[Opening DATASET ENTRIES section]
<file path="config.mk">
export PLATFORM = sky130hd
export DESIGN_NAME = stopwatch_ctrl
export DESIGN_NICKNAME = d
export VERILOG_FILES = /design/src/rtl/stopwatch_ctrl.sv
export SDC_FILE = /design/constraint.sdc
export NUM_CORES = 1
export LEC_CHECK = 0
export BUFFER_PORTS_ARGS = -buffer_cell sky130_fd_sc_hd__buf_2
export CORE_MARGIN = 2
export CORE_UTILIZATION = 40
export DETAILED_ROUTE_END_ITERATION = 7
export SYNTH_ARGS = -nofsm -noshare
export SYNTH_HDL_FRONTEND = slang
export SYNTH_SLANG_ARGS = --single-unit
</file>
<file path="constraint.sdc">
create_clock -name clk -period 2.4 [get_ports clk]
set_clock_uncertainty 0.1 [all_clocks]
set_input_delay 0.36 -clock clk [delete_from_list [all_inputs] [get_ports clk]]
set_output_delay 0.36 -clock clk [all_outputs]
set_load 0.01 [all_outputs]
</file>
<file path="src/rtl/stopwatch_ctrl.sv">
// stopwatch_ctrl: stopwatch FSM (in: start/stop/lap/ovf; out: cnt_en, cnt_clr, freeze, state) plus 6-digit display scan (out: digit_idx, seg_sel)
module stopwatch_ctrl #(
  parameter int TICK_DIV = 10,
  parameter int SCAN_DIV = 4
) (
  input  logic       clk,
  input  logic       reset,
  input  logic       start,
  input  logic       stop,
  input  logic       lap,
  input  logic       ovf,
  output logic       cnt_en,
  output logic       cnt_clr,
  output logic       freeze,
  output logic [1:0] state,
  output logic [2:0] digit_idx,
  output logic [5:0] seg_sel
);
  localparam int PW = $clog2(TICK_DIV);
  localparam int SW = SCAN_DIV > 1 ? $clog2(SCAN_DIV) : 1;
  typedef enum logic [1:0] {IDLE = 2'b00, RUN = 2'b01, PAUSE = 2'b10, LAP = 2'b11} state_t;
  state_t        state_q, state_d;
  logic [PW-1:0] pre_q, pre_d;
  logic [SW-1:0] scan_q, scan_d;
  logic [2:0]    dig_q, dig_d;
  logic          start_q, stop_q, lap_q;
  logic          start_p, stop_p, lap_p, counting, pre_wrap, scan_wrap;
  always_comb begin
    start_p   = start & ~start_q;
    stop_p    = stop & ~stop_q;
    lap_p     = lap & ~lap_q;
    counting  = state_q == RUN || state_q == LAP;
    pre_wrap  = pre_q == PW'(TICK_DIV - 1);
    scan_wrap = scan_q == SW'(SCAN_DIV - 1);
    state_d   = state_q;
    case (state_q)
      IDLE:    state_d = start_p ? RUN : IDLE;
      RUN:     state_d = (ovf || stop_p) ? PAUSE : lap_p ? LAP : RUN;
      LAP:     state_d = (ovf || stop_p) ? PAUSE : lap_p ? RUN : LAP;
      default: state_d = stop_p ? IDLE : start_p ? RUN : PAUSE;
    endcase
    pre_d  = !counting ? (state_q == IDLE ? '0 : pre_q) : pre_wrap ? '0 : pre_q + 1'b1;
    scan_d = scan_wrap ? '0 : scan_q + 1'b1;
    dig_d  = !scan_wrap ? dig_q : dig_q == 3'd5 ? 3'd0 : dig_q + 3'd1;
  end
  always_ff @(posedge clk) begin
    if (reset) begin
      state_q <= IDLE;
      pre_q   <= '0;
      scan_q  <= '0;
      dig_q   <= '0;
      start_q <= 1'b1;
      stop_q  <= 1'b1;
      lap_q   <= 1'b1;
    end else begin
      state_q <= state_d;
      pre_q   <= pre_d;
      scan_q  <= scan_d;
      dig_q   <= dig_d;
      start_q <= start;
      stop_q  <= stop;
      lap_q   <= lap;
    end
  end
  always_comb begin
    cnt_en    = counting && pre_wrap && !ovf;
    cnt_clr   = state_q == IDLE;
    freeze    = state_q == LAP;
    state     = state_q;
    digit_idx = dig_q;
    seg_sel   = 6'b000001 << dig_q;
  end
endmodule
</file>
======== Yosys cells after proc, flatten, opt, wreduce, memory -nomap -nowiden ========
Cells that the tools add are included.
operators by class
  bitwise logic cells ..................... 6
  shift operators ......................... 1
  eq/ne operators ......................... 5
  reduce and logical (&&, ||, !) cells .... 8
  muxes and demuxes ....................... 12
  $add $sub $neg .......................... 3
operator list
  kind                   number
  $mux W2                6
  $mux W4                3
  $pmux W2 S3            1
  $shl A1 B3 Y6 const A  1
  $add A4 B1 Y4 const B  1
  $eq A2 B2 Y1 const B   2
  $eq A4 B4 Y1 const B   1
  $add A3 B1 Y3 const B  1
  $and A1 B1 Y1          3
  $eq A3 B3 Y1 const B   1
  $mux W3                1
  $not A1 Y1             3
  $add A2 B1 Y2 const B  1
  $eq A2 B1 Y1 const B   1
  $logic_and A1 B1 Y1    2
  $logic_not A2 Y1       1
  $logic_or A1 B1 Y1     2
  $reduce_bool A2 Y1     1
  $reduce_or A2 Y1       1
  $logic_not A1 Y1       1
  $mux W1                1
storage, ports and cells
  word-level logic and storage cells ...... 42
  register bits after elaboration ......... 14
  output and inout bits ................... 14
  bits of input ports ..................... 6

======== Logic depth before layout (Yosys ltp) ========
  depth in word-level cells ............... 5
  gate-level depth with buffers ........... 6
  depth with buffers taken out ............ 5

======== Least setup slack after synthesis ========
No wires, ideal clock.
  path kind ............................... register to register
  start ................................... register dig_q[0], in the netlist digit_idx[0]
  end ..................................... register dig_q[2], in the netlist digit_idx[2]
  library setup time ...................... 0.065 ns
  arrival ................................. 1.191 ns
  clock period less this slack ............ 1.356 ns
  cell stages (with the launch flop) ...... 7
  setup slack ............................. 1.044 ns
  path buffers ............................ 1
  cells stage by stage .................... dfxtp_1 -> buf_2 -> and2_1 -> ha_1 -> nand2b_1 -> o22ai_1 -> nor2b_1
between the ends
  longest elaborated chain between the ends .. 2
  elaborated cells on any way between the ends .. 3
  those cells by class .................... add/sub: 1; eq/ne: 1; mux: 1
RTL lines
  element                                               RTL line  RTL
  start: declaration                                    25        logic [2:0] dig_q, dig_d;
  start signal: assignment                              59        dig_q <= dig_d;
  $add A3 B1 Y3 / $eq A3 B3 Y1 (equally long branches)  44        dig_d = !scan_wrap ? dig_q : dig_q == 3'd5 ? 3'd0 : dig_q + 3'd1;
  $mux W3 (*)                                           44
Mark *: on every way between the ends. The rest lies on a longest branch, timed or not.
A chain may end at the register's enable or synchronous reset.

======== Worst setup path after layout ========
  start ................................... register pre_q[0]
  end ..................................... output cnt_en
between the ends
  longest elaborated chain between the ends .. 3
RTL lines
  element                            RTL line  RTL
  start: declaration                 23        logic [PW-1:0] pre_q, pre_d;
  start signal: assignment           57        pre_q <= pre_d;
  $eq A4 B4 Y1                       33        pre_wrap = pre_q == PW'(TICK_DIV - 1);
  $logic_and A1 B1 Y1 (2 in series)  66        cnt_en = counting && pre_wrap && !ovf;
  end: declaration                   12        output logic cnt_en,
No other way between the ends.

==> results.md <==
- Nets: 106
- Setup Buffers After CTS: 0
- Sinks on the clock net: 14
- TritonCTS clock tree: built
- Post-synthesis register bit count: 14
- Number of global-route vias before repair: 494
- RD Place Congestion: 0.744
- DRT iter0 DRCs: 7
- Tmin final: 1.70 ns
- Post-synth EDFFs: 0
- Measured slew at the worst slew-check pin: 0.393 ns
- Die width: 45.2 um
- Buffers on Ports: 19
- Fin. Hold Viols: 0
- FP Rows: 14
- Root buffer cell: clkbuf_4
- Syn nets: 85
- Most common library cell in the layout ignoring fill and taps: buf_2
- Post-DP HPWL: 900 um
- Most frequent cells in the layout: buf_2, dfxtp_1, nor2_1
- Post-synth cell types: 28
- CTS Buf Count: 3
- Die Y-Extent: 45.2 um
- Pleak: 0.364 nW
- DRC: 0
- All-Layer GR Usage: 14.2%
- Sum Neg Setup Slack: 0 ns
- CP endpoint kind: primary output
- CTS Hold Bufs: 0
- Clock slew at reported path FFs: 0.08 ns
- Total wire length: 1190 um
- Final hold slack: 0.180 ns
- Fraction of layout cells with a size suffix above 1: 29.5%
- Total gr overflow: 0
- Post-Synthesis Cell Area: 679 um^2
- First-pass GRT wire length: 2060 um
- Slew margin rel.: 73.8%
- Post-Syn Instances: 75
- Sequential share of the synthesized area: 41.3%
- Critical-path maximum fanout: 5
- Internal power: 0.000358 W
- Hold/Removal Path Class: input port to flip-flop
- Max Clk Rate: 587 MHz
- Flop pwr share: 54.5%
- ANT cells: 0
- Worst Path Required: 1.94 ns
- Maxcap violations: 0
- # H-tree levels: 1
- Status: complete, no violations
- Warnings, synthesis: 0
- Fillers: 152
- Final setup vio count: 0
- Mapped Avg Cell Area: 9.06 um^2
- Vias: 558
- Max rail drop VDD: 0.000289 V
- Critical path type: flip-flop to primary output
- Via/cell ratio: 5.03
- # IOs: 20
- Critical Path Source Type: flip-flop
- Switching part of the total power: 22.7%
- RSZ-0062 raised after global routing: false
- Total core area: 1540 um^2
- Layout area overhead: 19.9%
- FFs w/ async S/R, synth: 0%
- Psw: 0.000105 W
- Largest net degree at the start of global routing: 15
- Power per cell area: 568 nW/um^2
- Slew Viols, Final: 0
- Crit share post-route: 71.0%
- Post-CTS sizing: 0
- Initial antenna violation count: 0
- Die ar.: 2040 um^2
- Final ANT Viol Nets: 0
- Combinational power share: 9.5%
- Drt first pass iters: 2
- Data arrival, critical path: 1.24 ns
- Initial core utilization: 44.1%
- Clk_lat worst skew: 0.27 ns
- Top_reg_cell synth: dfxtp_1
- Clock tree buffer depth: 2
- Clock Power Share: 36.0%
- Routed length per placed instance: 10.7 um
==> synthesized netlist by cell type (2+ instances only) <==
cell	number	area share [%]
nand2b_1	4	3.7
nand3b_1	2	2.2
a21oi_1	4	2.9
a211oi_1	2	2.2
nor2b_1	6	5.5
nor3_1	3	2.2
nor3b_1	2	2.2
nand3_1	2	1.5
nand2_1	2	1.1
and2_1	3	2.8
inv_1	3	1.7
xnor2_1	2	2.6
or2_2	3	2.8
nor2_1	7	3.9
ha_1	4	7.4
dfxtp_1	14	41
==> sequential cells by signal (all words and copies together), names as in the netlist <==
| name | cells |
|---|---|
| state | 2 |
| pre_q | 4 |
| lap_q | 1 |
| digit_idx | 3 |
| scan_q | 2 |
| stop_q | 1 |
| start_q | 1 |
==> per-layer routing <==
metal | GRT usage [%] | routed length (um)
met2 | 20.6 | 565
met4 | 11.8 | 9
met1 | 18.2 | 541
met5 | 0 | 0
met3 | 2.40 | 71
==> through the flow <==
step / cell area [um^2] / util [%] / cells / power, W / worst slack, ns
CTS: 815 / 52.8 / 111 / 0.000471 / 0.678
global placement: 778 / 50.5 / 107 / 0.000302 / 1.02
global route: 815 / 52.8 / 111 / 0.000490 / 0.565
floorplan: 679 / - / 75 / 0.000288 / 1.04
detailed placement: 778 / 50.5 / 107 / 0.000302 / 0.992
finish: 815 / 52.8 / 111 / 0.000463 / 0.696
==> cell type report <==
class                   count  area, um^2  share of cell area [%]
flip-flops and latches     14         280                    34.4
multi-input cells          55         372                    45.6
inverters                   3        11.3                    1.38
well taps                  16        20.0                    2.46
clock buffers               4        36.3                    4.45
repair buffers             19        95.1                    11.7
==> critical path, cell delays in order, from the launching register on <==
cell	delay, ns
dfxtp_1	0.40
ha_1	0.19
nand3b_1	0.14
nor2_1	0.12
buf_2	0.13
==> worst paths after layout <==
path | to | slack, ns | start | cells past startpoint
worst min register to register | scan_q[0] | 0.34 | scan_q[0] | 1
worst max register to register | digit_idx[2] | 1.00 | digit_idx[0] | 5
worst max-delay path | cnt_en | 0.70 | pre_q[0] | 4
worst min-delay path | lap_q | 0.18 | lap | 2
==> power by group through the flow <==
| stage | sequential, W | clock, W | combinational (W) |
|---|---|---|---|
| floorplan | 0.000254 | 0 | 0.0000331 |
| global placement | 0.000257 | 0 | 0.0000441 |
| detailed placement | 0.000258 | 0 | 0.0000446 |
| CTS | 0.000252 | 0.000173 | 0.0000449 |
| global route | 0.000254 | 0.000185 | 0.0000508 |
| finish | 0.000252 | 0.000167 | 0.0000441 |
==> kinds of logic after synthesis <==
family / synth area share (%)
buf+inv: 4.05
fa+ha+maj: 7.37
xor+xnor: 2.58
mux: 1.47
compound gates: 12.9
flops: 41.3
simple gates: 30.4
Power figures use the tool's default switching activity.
[Closing DATASET ENTRIES section]
[Opening DATASET ENTRIES section]
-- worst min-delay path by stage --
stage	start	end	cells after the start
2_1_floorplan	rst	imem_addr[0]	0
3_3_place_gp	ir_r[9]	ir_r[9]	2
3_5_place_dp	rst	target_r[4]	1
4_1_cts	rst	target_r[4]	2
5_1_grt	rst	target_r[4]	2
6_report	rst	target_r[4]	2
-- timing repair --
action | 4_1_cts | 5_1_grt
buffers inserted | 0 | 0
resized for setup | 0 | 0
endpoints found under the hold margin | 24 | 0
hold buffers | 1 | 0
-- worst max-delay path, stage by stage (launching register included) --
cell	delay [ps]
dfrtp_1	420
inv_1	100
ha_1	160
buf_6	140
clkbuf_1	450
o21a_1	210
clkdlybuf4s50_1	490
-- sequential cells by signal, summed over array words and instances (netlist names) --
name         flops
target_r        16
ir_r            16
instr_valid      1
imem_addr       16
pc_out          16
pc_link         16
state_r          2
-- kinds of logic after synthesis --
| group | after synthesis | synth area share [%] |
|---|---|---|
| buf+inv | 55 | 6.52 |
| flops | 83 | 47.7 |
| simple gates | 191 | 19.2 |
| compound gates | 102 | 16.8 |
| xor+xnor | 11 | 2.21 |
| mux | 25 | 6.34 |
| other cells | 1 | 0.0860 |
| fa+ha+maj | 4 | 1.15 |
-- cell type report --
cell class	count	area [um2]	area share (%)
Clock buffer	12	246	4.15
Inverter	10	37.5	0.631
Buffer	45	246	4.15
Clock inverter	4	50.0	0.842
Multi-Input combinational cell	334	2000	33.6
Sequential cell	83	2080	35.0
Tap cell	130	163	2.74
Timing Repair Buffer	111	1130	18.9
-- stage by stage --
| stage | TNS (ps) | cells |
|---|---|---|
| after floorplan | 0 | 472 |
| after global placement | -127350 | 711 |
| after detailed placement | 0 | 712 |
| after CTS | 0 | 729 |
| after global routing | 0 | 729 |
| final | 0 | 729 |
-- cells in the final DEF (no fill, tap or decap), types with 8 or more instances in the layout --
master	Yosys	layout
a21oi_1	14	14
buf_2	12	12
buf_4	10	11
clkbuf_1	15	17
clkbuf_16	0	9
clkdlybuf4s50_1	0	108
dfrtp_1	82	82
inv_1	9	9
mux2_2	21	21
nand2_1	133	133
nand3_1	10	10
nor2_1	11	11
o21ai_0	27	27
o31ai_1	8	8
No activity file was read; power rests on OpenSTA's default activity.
[Closing DATASET ENTRIES section]
_EXERCISE GOAL_
I'd like the lines above from the one with "102 | 16.8 |" up to and including the one with "CTS | 0 | 729 |" copied exactly, with no other lines.

_RESULT OF THIS EXERCISE_
| compound gates | 102 | 16.8 |
| xor+xnor | 11 | 2.21 |
| mux | 25 | 6.34 |
| other cells | 1 | 0.0860 |
| fa+ha+maj | 4 | 1.15 |
-- cell type report --
cell class	count	area [um2]	area share (%)
Clock buffer	12	246	4.15
Inverter	10	37.5	0.631
Buffer	45	246	4.15
Clock inverter	4	50.0	0.842
Multi-Input combinational cell	334	2000	33.6
Sequential cell	83	2080	35.0
Tap cell	130	163	2.74
Timing Repair Buffer	111	1130	18.9
-- stage by stage --
| stage | TNS (ps) | cells |
|---|---|---|
| after floorplan | 0 | 472 |
| after global placement | -127350 | 711 |
| after detailed placement | 0 | 712 |
| after CTS | 0 | 729 |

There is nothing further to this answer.